* _YOUR INSTRUCTIONS_
Return every line of the records that includes the string "holds".

* _EXCERPTED DATA_
------------------------------------------------------------------------

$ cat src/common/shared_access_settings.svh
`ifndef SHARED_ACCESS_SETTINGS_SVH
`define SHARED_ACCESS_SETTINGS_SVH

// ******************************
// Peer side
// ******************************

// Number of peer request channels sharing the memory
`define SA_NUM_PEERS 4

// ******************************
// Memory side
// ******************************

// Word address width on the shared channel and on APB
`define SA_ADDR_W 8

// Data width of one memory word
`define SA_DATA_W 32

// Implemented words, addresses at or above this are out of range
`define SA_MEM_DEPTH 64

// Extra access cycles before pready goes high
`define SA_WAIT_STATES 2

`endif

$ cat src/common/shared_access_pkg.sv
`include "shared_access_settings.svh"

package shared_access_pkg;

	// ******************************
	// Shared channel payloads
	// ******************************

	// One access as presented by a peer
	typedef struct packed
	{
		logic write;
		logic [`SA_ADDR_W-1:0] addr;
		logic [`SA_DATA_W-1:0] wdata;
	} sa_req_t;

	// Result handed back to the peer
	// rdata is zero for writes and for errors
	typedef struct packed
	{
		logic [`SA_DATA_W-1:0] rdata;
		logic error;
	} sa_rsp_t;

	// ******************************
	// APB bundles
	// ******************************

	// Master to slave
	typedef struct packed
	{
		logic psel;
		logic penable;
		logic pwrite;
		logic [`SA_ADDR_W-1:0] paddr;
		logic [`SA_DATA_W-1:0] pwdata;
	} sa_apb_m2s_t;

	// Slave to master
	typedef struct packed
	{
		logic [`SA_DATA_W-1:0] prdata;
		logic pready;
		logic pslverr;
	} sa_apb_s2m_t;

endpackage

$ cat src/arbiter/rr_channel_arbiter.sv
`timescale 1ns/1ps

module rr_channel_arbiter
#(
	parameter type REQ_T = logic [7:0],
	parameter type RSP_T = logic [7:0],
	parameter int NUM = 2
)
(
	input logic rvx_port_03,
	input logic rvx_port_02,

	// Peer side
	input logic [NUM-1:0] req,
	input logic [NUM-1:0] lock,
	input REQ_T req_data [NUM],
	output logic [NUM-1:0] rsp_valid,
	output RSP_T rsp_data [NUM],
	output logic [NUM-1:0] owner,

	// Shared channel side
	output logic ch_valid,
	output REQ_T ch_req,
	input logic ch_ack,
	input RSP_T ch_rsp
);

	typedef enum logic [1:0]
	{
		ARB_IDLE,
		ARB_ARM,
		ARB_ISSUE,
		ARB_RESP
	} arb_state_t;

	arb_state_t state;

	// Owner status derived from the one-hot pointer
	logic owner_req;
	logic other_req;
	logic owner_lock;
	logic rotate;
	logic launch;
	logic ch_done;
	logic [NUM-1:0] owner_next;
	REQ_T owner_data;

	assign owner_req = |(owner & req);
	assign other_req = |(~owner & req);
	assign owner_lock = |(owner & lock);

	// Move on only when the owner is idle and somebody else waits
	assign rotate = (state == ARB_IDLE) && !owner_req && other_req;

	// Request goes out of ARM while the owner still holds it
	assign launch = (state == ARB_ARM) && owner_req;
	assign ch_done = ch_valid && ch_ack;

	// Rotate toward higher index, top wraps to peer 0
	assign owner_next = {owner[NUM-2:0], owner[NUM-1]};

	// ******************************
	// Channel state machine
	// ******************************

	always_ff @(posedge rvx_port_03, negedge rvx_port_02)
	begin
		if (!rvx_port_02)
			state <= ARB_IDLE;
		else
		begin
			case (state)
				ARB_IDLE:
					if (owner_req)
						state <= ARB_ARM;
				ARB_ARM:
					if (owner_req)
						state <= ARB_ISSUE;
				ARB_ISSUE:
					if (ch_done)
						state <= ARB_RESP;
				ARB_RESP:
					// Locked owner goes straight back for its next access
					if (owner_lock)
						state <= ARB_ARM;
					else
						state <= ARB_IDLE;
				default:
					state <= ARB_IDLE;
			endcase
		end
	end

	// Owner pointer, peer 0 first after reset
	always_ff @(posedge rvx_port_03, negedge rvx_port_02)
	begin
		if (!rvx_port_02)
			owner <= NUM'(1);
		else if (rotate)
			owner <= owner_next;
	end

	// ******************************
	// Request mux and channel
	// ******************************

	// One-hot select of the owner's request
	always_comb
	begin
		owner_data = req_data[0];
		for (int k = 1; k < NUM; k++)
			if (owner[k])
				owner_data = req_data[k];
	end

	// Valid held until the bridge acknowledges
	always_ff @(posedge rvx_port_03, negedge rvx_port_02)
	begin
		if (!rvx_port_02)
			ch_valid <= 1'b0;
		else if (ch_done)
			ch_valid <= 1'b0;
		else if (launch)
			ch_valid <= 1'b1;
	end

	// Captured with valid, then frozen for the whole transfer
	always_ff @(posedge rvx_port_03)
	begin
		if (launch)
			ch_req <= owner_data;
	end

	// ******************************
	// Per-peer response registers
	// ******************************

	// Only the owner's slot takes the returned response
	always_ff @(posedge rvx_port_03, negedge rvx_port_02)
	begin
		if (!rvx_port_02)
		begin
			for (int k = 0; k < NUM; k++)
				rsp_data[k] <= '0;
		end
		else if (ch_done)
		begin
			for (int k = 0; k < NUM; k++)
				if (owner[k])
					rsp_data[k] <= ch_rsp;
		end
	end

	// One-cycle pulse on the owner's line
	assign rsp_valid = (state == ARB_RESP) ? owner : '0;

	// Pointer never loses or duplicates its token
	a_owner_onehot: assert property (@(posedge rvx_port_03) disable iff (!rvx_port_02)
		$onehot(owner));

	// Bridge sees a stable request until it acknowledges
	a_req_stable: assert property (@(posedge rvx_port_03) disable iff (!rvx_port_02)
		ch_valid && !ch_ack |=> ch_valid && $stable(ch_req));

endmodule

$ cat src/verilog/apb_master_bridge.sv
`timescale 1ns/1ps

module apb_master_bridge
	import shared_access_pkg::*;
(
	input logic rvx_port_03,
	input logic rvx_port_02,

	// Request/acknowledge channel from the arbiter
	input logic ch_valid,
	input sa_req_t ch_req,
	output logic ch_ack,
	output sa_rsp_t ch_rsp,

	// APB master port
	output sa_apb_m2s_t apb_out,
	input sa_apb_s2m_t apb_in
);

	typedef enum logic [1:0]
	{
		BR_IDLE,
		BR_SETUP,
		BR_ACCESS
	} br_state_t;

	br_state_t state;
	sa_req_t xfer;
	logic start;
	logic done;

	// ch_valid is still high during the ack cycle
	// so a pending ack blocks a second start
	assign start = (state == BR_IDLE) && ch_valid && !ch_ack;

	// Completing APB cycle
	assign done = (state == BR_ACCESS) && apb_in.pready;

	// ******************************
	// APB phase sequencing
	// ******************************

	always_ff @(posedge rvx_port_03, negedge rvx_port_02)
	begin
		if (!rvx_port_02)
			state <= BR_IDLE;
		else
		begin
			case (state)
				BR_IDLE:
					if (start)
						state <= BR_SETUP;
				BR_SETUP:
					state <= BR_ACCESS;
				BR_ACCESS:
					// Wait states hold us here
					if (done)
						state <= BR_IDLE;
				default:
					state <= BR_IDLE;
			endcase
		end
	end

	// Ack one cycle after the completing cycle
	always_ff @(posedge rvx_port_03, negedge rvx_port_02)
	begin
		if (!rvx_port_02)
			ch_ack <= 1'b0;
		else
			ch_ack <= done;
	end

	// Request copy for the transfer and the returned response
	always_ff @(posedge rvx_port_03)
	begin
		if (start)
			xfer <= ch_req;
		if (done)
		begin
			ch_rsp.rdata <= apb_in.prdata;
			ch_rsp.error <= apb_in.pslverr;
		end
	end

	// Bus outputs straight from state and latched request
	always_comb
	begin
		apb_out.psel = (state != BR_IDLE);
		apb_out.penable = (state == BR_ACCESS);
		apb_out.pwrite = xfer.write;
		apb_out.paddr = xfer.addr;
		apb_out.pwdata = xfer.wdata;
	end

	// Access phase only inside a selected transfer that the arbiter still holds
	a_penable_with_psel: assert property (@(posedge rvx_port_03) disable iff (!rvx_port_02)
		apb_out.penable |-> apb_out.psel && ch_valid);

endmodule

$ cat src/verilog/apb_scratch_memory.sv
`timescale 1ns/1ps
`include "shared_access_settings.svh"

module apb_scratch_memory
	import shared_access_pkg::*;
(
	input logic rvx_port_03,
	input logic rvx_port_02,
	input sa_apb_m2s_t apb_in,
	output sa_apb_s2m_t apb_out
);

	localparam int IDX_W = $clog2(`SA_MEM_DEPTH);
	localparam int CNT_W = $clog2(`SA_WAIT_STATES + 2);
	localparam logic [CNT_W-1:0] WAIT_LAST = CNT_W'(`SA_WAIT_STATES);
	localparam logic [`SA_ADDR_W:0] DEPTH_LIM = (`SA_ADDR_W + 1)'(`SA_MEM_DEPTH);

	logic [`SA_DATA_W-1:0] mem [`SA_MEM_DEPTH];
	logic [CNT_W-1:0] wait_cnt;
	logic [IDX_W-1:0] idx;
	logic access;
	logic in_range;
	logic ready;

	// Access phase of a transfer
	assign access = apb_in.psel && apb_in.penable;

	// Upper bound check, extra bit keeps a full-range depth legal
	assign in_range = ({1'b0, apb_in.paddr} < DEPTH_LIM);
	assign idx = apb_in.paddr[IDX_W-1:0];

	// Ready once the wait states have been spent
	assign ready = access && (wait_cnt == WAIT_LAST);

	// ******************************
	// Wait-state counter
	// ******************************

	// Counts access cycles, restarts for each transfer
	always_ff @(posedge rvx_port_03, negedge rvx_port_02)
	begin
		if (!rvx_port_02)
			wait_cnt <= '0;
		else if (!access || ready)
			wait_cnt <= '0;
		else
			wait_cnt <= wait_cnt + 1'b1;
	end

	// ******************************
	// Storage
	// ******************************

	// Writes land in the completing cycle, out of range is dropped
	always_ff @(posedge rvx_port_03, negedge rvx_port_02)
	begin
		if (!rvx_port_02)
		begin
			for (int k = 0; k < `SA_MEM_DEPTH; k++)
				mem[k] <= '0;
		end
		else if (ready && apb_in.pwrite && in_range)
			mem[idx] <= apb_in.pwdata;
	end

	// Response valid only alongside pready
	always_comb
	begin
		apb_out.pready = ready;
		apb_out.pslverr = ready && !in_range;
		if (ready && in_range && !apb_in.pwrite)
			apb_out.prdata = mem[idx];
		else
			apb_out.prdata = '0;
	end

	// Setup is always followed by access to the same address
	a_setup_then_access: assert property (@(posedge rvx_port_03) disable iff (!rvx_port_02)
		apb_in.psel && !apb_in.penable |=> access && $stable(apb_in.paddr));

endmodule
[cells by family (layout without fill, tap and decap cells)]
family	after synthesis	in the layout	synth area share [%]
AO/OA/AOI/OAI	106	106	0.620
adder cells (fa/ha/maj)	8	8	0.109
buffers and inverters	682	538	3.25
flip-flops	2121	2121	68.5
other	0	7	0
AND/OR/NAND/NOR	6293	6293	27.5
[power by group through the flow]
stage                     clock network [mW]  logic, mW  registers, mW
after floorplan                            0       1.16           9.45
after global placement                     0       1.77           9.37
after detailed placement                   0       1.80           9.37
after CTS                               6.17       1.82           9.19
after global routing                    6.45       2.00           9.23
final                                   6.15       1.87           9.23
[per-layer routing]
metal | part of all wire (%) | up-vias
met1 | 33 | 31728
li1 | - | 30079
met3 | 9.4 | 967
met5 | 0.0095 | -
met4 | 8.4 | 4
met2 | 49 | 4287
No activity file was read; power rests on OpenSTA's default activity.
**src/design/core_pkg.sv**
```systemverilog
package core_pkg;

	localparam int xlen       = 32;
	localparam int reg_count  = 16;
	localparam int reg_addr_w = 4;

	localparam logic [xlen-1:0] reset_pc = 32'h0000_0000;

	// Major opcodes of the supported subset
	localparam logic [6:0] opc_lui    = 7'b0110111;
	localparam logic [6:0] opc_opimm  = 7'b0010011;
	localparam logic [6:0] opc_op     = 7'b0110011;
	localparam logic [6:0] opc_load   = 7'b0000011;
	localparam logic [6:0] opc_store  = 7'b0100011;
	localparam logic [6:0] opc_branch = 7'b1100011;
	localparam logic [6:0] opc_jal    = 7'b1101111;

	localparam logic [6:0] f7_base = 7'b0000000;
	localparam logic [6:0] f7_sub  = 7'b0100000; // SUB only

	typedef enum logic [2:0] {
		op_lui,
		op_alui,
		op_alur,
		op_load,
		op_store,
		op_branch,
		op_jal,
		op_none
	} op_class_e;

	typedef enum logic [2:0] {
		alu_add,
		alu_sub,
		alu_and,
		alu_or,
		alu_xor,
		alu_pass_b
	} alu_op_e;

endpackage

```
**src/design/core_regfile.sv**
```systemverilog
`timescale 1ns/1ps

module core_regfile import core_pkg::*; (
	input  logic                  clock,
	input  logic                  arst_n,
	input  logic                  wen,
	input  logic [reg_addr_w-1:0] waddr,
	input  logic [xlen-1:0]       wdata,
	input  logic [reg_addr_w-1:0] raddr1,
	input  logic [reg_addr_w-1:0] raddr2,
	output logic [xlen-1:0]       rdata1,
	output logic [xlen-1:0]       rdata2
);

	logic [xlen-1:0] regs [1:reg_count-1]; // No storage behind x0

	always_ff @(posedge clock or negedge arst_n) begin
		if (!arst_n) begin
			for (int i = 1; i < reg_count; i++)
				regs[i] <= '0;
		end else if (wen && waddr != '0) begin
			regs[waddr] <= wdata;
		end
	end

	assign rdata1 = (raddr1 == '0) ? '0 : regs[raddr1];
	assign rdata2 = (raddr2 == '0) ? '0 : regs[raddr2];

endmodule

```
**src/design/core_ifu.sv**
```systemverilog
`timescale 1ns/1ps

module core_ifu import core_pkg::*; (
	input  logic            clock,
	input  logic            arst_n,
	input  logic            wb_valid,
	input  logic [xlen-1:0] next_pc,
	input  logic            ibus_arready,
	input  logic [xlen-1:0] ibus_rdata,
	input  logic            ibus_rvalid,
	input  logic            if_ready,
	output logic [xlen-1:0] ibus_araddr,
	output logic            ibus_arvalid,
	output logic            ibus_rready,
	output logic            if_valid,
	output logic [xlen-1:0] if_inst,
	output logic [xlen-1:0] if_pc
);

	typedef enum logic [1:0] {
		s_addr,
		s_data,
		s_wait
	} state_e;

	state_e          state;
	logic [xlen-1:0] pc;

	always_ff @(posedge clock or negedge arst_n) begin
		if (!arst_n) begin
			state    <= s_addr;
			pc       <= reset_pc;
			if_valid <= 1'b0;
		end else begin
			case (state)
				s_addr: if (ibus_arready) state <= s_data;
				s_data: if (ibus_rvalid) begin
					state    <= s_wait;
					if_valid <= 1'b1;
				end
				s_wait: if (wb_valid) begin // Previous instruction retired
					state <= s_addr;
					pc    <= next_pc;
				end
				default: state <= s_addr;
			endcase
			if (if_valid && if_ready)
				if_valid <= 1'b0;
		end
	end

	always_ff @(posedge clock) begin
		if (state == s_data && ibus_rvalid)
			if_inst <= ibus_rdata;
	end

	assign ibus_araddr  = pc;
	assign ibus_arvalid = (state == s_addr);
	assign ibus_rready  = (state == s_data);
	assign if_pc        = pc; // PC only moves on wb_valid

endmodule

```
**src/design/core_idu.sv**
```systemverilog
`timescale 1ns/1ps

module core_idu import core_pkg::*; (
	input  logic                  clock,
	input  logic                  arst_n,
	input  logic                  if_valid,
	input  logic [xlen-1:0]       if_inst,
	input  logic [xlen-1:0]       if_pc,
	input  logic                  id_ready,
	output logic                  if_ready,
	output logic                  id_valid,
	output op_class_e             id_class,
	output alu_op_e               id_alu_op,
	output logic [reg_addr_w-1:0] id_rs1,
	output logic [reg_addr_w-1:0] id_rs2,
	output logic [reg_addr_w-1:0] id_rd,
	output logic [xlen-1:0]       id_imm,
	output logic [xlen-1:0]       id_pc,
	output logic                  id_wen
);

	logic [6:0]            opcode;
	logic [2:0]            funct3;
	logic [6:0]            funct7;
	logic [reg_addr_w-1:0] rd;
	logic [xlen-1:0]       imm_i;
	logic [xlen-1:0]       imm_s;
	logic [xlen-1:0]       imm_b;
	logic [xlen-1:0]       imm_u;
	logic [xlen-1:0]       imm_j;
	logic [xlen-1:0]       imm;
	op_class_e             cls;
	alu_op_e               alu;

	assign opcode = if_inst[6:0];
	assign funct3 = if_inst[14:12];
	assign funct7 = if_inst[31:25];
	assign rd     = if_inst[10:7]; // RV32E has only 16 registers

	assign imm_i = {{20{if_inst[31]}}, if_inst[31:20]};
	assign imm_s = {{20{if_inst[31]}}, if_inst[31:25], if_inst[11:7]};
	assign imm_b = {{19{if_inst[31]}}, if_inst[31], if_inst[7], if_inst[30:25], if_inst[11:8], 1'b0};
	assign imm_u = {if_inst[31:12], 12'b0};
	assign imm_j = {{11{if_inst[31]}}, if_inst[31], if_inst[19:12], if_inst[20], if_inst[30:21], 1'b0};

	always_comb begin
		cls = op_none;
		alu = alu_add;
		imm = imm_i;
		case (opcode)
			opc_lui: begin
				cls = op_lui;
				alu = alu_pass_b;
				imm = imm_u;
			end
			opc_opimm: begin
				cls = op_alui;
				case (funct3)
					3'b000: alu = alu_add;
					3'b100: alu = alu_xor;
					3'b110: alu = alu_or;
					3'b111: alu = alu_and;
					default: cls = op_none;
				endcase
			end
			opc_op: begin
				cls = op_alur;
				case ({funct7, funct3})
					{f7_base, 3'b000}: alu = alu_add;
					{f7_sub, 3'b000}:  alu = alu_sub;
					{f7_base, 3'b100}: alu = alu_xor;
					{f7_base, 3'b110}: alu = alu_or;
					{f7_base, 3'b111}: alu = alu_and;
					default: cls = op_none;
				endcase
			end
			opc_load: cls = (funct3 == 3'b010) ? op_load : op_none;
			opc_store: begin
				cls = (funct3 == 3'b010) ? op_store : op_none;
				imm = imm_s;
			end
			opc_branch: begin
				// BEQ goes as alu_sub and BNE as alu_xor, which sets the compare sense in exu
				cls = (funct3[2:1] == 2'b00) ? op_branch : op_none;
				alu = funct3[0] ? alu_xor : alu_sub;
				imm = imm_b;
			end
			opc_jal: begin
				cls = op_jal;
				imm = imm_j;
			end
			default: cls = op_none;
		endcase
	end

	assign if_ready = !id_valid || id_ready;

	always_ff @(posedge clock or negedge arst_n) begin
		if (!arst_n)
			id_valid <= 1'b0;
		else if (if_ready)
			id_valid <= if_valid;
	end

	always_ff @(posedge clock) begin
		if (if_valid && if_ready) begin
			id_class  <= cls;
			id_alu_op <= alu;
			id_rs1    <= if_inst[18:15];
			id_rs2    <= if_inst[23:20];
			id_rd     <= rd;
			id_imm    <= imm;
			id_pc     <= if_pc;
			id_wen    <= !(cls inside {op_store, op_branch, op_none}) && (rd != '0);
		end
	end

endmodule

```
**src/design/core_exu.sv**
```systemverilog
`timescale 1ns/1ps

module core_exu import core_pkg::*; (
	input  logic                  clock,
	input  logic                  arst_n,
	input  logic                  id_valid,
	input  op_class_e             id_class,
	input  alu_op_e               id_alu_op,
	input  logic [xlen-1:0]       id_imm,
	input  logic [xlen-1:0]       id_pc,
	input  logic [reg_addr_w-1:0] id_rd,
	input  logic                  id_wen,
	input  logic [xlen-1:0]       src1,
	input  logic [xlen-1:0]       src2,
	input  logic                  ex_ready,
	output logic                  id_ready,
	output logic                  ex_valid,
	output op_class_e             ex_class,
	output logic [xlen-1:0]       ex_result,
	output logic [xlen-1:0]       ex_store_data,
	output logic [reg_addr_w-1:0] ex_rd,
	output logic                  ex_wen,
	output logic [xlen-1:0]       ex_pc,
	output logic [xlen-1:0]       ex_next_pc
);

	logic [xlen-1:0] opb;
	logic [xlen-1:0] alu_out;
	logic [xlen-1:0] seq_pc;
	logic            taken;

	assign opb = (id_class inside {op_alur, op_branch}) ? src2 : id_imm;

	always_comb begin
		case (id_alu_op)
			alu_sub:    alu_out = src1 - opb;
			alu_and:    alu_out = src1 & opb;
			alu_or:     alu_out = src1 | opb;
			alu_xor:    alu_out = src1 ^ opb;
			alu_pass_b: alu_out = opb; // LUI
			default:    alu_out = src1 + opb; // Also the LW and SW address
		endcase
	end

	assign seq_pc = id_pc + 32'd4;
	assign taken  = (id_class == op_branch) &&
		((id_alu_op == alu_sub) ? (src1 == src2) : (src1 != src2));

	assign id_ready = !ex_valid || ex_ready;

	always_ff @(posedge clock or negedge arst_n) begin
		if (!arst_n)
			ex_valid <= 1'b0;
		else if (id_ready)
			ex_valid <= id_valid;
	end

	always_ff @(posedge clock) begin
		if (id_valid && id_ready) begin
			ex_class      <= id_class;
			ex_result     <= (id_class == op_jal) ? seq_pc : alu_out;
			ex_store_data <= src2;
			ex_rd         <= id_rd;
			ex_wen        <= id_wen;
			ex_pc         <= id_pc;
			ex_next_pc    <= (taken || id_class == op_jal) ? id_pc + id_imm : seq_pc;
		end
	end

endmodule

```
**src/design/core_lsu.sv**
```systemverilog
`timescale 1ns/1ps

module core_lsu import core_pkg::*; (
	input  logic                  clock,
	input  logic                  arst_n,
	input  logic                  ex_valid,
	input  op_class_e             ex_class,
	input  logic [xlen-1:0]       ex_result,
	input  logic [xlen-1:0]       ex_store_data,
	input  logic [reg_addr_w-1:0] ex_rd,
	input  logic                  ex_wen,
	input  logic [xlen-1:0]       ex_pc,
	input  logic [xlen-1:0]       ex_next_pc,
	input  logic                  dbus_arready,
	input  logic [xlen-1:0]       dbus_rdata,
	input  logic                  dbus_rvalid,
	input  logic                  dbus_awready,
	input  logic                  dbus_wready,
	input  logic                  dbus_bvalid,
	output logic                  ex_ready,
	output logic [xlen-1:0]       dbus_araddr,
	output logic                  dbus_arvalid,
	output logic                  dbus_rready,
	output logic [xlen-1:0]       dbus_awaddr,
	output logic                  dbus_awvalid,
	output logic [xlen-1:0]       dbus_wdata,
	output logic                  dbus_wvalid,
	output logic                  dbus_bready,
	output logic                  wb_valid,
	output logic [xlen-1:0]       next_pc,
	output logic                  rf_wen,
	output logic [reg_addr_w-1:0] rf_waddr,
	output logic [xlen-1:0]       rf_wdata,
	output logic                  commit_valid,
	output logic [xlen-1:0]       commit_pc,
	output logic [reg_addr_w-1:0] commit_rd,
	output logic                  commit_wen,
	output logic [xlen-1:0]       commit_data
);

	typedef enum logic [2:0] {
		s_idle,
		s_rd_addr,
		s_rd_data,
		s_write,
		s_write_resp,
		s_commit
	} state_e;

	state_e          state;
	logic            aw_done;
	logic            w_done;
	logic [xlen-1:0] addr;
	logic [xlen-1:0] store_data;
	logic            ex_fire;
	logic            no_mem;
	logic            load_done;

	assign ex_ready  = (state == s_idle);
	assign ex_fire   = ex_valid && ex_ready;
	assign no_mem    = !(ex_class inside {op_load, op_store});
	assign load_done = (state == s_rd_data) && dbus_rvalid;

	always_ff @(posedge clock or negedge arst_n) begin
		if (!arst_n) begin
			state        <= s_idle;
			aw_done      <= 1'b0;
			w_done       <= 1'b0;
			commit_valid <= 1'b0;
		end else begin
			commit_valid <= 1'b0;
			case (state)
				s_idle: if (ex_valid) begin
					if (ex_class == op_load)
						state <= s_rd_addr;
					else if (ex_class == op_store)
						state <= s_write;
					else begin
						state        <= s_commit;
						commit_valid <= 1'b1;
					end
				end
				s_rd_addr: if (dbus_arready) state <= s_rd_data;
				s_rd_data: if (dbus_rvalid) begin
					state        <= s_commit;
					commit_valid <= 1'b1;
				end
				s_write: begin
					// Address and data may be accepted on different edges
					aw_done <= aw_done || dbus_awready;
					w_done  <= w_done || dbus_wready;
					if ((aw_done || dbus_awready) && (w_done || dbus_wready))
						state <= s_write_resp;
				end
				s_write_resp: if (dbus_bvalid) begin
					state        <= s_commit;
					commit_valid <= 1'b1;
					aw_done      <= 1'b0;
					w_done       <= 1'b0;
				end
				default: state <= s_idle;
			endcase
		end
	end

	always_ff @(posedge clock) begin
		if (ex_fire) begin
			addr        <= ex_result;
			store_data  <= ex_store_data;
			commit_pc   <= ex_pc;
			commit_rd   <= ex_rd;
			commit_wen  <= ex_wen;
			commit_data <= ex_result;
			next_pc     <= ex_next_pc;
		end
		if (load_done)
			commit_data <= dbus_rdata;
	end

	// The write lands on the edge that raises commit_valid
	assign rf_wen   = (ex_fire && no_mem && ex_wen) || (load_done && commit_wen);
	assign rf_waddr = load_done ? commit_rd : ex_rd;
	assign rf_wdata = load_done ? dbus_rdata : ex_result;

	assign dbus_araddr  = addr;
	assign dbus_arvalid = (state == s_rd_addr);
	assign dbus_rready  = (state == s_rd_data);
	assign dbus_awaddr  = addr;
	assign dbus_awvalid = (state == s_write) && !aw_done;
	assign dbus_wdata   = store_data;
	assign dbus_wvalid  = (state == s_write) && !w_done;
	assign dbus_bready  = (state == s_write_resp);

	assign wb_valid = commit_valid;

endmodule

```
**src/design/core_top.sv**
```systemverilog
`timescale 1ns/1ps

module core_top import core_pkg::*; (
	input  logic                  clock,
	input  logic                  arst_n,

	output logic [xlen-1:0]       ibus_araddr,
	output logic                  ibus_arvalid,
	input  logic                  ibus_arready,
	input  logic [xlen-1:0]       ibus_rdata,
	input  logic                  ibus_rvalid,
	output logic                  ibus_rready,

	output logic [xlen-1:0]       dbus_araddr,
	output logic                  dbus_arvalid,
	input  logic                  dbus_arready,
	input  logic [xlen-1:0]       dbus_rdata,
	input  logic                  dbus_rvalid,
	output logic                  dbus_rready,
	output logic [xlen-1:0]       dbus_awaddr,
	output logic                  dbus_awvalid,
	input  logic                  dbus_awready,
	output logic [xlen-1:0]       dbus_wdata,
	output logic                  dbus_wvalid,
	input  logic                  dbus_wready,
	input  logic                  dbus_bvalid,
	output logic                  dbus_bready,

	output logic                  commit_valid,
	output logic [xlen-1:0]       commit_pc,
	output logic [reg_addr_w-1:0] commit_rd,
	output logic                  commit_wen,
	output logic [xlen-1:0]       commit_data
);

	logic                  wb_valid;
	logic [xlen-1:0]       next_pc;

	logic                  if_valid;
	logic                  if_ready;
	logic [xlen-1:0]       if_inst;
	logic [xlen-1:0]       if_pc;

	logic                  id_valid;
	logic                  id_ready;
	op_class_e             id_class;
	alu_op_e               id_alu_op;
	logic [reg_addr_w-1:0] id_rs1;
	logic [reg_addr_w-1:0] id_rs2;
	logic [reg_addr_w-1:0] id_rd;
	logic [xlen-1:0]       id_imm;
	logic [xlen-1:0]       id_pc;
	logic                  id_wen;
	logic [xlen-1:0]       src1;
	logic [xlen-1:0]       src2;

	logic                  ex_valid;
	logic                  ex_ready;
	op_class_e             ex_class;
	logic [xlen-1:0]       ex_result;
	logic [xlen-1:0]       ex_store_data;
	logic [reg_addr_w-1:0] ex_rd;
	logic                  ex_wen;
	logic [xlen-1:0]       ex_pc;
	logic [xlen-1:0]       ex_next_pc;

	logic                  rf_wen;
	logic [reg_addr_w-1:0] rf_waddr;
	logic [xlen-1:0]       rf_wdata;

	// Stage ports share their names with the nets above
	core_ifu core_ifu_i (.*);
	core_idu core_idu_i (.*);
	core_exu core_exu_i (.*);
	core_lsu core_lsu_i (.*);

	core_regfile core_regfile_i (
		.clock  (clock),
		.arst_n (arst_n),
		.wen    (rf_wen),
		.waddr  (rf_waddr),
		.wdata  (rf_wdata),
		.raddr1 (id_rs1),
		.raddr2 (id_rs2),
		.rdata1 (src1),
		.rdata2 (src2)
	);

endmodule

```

------------------------------------------------------------------------

* _ANSWER BOX_
	// Request goes out of ARM while the owner still holds it
	// Access phase only inside a selected transfer that the arbiter still holds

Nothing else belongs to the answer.